[Stored items]
--
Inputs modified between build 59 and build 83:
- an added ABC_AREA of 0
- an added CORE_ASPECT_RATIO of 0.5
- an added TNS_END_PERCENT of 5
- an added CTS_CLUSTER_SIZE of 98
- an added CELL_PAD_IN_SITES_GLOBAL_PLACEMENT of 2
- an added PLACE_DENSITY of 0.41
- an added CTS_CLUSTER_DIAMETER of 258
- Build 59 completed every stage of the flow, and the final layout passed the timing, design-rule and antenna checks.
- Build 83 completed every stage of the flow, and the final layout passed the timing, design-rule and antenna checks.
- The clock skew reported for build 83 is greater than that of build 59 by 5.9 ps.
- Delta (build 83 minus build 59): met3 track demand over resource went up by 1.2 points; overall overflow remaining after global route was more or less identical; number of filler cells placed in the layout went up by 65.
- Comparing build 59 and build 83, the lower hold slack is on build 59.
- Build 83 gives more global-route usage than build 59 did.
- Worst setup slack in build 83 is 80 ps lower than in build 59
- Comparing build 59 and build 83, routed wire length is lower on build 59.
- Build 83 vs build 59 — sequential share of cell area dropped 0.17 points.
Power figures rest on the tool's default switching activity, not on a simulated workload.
--
Search the entries for the string "final" and collect each line that has it.

- Build 59 completed every stage of the flow, and the final layout passed the timing, design-rule and antenna checks.
- Build 83 completed every stage of the flow, and the final layout passed the timing, design-rule and antenna checks.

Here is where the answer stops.